'We Are in Third Wave of Agritech With Lot More Focus on Real Breakthrough Innovation' In a recent conversation with Entrepreneur India, Mark Kahn, Managing Partner, Omnivore talked about the changing landscape of Agritech and where the venture firm is eyeing to deploy its third fund. Edited excerpts.
Opinions expressed by Entrepreneur contributors are their own.
You're reading Entrepreneur India, an international franchise of Entrepreneur Media.
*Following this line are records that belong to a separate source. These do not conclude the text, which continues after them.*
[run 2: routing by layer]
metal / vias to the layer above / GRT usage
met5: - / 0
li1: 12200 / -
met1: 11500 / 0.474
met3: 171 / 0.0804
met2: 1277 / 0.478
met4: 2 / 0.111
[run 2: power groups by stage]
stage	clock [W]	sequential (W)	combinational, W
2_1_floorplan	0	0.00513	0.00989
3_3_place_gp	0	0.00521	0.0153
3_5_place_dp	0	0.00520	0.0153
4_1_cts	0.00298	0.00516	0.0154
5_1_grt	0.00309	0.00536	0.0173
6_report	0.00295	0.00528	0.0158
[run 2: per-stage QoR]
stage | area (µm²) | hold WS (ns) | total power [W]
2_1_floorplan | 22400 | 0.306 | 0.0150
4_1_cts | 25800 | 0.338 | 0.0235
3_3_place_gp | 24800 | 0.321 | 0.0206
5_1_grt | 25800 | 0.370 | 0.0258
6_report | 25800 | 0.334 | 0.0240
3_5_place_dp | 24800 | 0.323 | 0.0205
## config.mk

```make
export PLATFORM = sky130hd
export DESIGN_NAME = icache_req_arbiter
export DESIGN_NICKNAME = d
export VERILOG_FILES = /design/src/rtl/icache_req_arbiter.sv
export SDC_FILE = /design/constraint.sdc
export NUM_CORES = 1
export LEC_CHECK = 0
export CORE_AREA = 2 2 163 165
export DETAILED_ROUTE_END_ITERATION = 7
export DIE_AREA = 0 0 165 167
export SLEW_MARGIN = 5
export SYNTH_ARGS = -nofsm -noshare
export SYNTH_HDL_FRONTEND = slang
export SYNTH_SLANG_ARGS = --single-unit
```

## constraint.sdc

```tcl
create_clock -name clk_i -period 5 [get_ports clk_i]
set_input_delay 0.75 -clock clk_i [delete_from_list [all_inputs] [get_ports clk_i]]
set_output_delay 0.75 -clock clk_i [all_outputs]
set_load 0.05 [all_outputs]
```
==> src/rtl/dmem_pkg.sv <==
// ---------------------------------------------------------------------------
// dmem_pkg
// Shared types for the data-memory port arbiter.
//   owner_e    : which requester issued an access (core MEM stage or host).
//   mem_size_e : core access size encoding (2'b11 is handled as a word).
//   rd_tag_t   : per-load tracking record carried down the read-return pipe.
// ---------------------------------------------------------------------------
package dmem_pkg;

   typedef enum logic {
      OWN_CORE = 1'b0,
      OWN_HOST = 1'b1
   } owner_e;

   typedef enum logic [1:0] {
      SZ_B = 2'b00,
      SZ_H = 2'b01,
      SZ_W = 2'b10
   } mem_size_e;

   typedef struct packed {
      logic   valid;
      owner_e owner;
      logic   misalign;
   } rd_tag_t;

endpackage : dmem_pkg
### config.mk
export PLATFORM = sky130hd
export DESIGN_NAME = alu_share_arbiter
export DESIGN_NICKNAME = d
export VERILOG_FILES = /design/src/rtl/alu_share_arbiter.sv
export SDC_FILE = /design/constraint.sdc
export NUM_CORES = 1
export LEC_CHECK = 0
export CAP_MARGIN = 20
export CORE_ASPECT_RATIO = 0.6
export CORE_MARGIN = 3
export CORE_UTILIZATION = 41
export CTS_BUF_LIST = sky130_fd_sc_hd__clkbuf_8
export DETAILED_ROUTE_END_ITERATION = 6
export GPL_ROUTABILITY_DRIVEN = 0
export HOLD_SLACK_MARGIN = 0.05
export PLACE_DENSITY_LB_ADDON = 0.2
export SLEW_MARGIN = 20
export SYNTH_ARGS = -nofsm -noshare
export SYNTH_HDL_FRONTEND = slang
export SYNTH_SLANG_ARGS = --single-unit
### constraint.sdc
create_clock -name clk -period 1.8 [get_ports clk]
set_clock_uncertainty 0.1 [all_clocks]
set_input_delay 0.18 -clock clk [delete_from_list [all_inputs] [get_ports clk]]
set_output_delay 0.18 -clock clk [all_outputs]
set_load 0.02 [all_outputs]
`src/rtl/bram_sched_pkg.sv`:
```
// Shared definitions for the BRAM burst scheduler: FSM encoding,
// requester index constants and burst length field width.
package bram_sched_pkg;

    // Burst length field width (beats-1, 0..15)
    localparam int LEN_W = 4;

    // FSM encoding
    localparam logic [0:0] ST_IDLE  = 1'b0;
    localparam logic [0:0] ST_BURST = 1'b1;

    // Requester slots
    localparam int REQ_CACHE  = 0;
    localparam int REQ_DMA_WR = 1;
    localparam int REQ_DMA_RD = 2;

endpackage

```
`src/rtl/bram_burst_scheduler_rr_picker.sv`:
```
// rr_picker: round-robin search over N request lines starting at ptr.
// Returns a one-hot grant, the binary index of the winner and an
// "any request" flag. Purely combinational.
module rr_picker #(
    parameter int N  = 3,
    parameter int IW = 2
) (
    input  logic [N-1:0]  req,
    input  logic [IW-1:0] ptr,
    output logic [N-1:0]  gnt,
    output logic [IW-1:0] idx,
    output logic          any
);

    int   cand_s;
    logic found_s;

    // First valid request found walking upward from ptr, wrapping at N
    always_comb begin
        gnt     = {N{1'b0}};
        idx     = {IW{1'b0}};
        found_s = 1'b0;
        cand_s  = 0;
        for (int k = 0; k < N; k++) begin
            cand_s = int'(ptr) + k;
            if (cand_s >= N) begin
                cand_s = cand_s - N;
            end else begin
                cand_s = cand_s;
            end
            if (!found_s && req[cand_s]) begin
                found_s     = 1'b1;
                idx         = IW'(cand_s);
                gnt[cand_s] = 1'b1;
            end else begin
                found_s = found_s;
            end
        end
        any = |req;
    end

endmodule

```
`src/rtl/bram_burst_scheduler.sv`:
```
// bram_burst_scheduler: time-shares one single-port BRAM among NREQ
// burst requesters (0 = cache refill, 1 = DMA write, 2 = DMA read).
// One BRAM access per cycle; read data returns BRAM_LAT cycles after
// the issuing beat, tagged with the owning requester.
// Optional feature macro: BRAM_SCHED_PRIO_EN -- requester 0 wins every
// idle arbitration it takes part in; others share round-robin.
module bram_burst_scheduler
    import bram_sched_pkg::*;
#(
    parameter int NREQ     = 3,
    parameter int AW       = 13,
    parameter int DW       = 32,
    parameter int BRAM_LAT = 2
) (
    input  logic                 wb_clk_i,
    input  logic                 wb_rst_i,
    input  logic [NREQ-1:0]      req_valid,
    input  logic [NREQ-1:0]      req_we,
    input  logic [NREQ*AW-1:0]   req_addr,
    input  logic [NREQ*LEN_W-1:0] req_len,
    input  logic [NREQ*DW-1:0]   req_wdata,
    output logic [NREQ-1:0]      gnt,
    output logic [NREQ-1:0]      beat,
    output logic [NREQ-1:0]      rd_valid,
    output logic [DW-1:0]        rd_data,
    output logic                 rd_last,
    output logic                 busy,
    output logic                 bram_en,
    output logic                 bram_we,
    output logic [AW-1:0]        bram_addr,
    output logic [DW-1:0]        bram_wdata,
    input  logic [DW-1:0]        bram_rdata
);

    localparam int IW = (NREQ > 1) ? $clog2(NREQ) : 1;

    // Wrap-around increment of a requester index
    function automatic logic [IW-1:0] next_idx(input logic [IW-1:0] i);
        if (i == IW'(NREQ - 1)) begin
            return {IW{1'b0}};
        end else begin
            return i + IW'(1);
        end
    endfunction

    logic [0:0]       state_r;
    logic [IW-1:0]    owner_r;
    logic [LEN_W-1:0] cnt_r;
    logic [AW-1:0]    addr_r;
    logic [IW-1:0]    rr_ptr_r;

    logic [BRAM_LAT-1:0]         pipe_vld_r;
    logic [BRAM_LAT-1:0]         pipe_last_r;
    logic [BRAM_LAT-1:0][IW-1:0] pipe_own_r;

    logic [IW-1:0]    pick_ptr_s;
    logic [NREQ-1:0]  pick_gnt_s;
    logic [IW-1:0]    pick_idx_s;
    logic             pick_any_s;

    logic [IW-1:0]    cur_idx_s;
    logic [AW-1:0]    cur_addr_s;
    logic             sel_valid_s;
    logic             sel_we_s;
    logic [AW-1:0]    sel_addr_s;
    logic [LEN_W-1:0] sel_len_s;
    logic [DW-1:0]    sel_wdata_s;
    logic             issue_s;
    logic             start_s;
    logic             last_s;
    logic             abort_s;
    logic             out_vld_s;

    // Search origin: cache refill jumps the queue when prioritised
    always_comb begin
`ifdef BRAM_SCHED_PRIO_EN
        if (req_valid[REQ_CACHE]) begin
            pick_ptr_s = IW'(REQ_CACHE);
        end else begin
            pick_ptr_s = rr_ptr_r;
        end
`else
        pick_ptr_s = rr_ptr_r;
`endif
    end

    rr_picker #(.N(NREQ), .IW(IW)) u_picker (
        .req (req_valid),
        .ptr (pick_ptr_s),
        .gnt (pick_gnt_s),
        .idx (pick_idx_s),
        .any (pick_any_s)
    );

    // Active requester: fresh winner when idle, burst owner otherwise
    always_comb begin
        if (state_r == ST_IDLE) begin
            cur_idx_s = pick_idx_s;
        end else begin
            cur_idx_s = owner_r;
        end
    end

    // Fetch the request fields of the active requester
    always_comb begin
        sel_valid_s = 1'b0;
        sel_we_s    = 1'b0;
        sel_addr_s  = {AW{1'b0}};
        sel_len_s   = {LEN_W{1'b0}};
        sel_wdata_s = {DW{1'b0}};
        for (int i = 0; i < NREQ; i++) begin
            if (IW'(i) == cur_idx_s) begin
                sel_valid_s = req_valid[i];
                sel_we_s    = req_we[i];
                sel_addr_s  = req_addr[i*AW +: AW];
                sel_len_s   = req_len[i*LEN_W +: LEN_W];
                sel_wdata_s = req_wdata[i*DW +: DW];
            end else begin
                sel_valid_s = sel_valid_s;
            end
        end
    end

    // Beat issue decision, last-beat and abort detection
    always_comb begin
        issue_s    = 1'b0;
        start_s    = 1'b0;
        last_s     = 1'b0;
        abort_s    = 1'b0;
        cur_addr_s = addr_r;
        if (wb_rst_i) begin
            issue_s = 1'b0;
        end else if (state_r == ST_IDLE) begin
            if (pick_any_s) begin
                issue_s    = 1'b1;
                start_s    = 1'b1;
                cur_addr_s = sel_addr_s;
                last_s     = (sel_len_s == {LEN_W{1'b0}});
            end else begin
                issue_s = 1'b0;
            end
        end else begin
            if (sel_valid_s) begin
                issue_s = 1'b1;
                last_s  = (cnt_r == {LEN_W{1'b0}});
            end else begin
                abort_s = 1'b1;
            end
        end
    end

    // Requester-facing and BRAM-facing outputs
    always_comb begin
        gnt        = {NREQ{1'b0}};
        beat       = {NREQ{1'b0}};
        for (int i = 0; i < NREQ; i++) begin
            if (IW'(i) == cur_idx_s) begin
                gnt[i]  = !wb_rst_i && ((state_r == ST_BURST) || pick_any_s);
                beat[i] = issue_s;
            end else begin
                gnt[i]  = 1'b0;
            end
        end
        bram_en    = issue_s;
        bram_we    = issue_s && sel_we_s;
        bram_addr  = issue_s ? cur_addr_s : {AW{1'b0}};
        bram_wdata = (issue_s && sel_we_s) ? sel_wdata_s : {DW{1'b0}};
    end

    // Burst FSM, beat counter, running address and round-robin pointer
    always_ff @(posedge wb_clk_i) begin
        if (wb_rst_i) begin
            state_r  <= ST_IDLE;
            owner_r  <= {IW{1'b0}};
            cnt_r    <= {LEN_W{1'b0}};
            addr_r   <= {AW{1'b0}};
            rr_ptr_r <= {IW{1'b0}};
        end else begin
            if (start_s && !last_s) begin
                state_r <= ST_BURST;
                owner_r <= cur_idx_s;
                cnt_r   <= sel_len_s - LEN_W'(1);
                addr_r  <= cur_addr_s + AW'(1);
            end else if (state_r == ST_BURST) begin
                if (issue_s) begin
                    cnt_r  <= cnt_r - LEN_W'(1);
                    addr_r <= addr_r + AW'(1);
                end
                if (last_s || abort_s) begin
                    state_r <= ST_IDLE;
                end
            end
            if ((issue_s && last_s) || abort_s) begin
                rr_ptr_r <= next_idx(cur_idx_s);
            end
        end
    end

    // Read-return tag pipeline: {owner, last} delayed by BRAM_LAT cycles
    always_ff @(posedge wb_clk_i) begin
        if (wb_rst_i) begin
            pipe_vld_r  <= {BRAM_LAT{1'b0}};
            pipe_last_r <= {BRAM_LAT{1'b0}};
            pipe_own_r  <= '0;
        end else begin
            pipe_vld_r[0]  <= issue_s && !sel_we_s;
            pipe_last_r[0] <= last_s;
            pipe_own_r[0]  <= cur_idx_s;
            for (int i = 1; i < BRAM_LAT; i++) begin
                pipe_vld_r[i]  <= pipe_vld_r[i-1];
                pipe_last_r[i] <= pipe_last_r[i-1];
                pipe_own_r[i]  <= pipe_own_r[i-1];
            end
        end
    end

    assign out_vld_s = pipe_vld_r[BRAM_LAT-1] && !wb_rst_i;

    // Read return steering and activity flag
    always_comb begin
        rd_valid = {NREQ{1'b0}};
        for (int i = 0; i < NREQ; i++) begin
            if (pipe_own_r[BRAM_LAT-1] == IW'(i)) begin
                rd_valid[i] = out_vld_s;
            end else begin
                rd_valid[i] = 1'b0;
            end
        end
        rd_last = out_vld_s && pipe_last_r[BRAM_LAT-1];
        rd_data = out_vld_s ? bram_rdata : {DW{1'b0}};
        busy    = !wb_rst_i && ((state_r != ST_IDLE) || (|pipe_vld_r));
    end

endmodule

```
Ever since they entered the space in 2010, the Agritech start-ups have seen a massive growth. However, the next set of start-ups in the space will be the ones with a lot more focus on real breakthrough innovation, according to Mark Kahn, Managing Partner, Omnivore, an Agritech focus fund. "We are in the third wave of Agritech. I think the first wave was from 2010 to 2017, where it was a very idiosyncratic category, where we had entrepreneurs who had visions of building new technologies without really much of a theme but across the board. So there were start-ups like Stellapps building for the dairy sector, Ecozen building hardware, Eruvaka which we've since exited. It was a very small ecosystem, really, until about 2017."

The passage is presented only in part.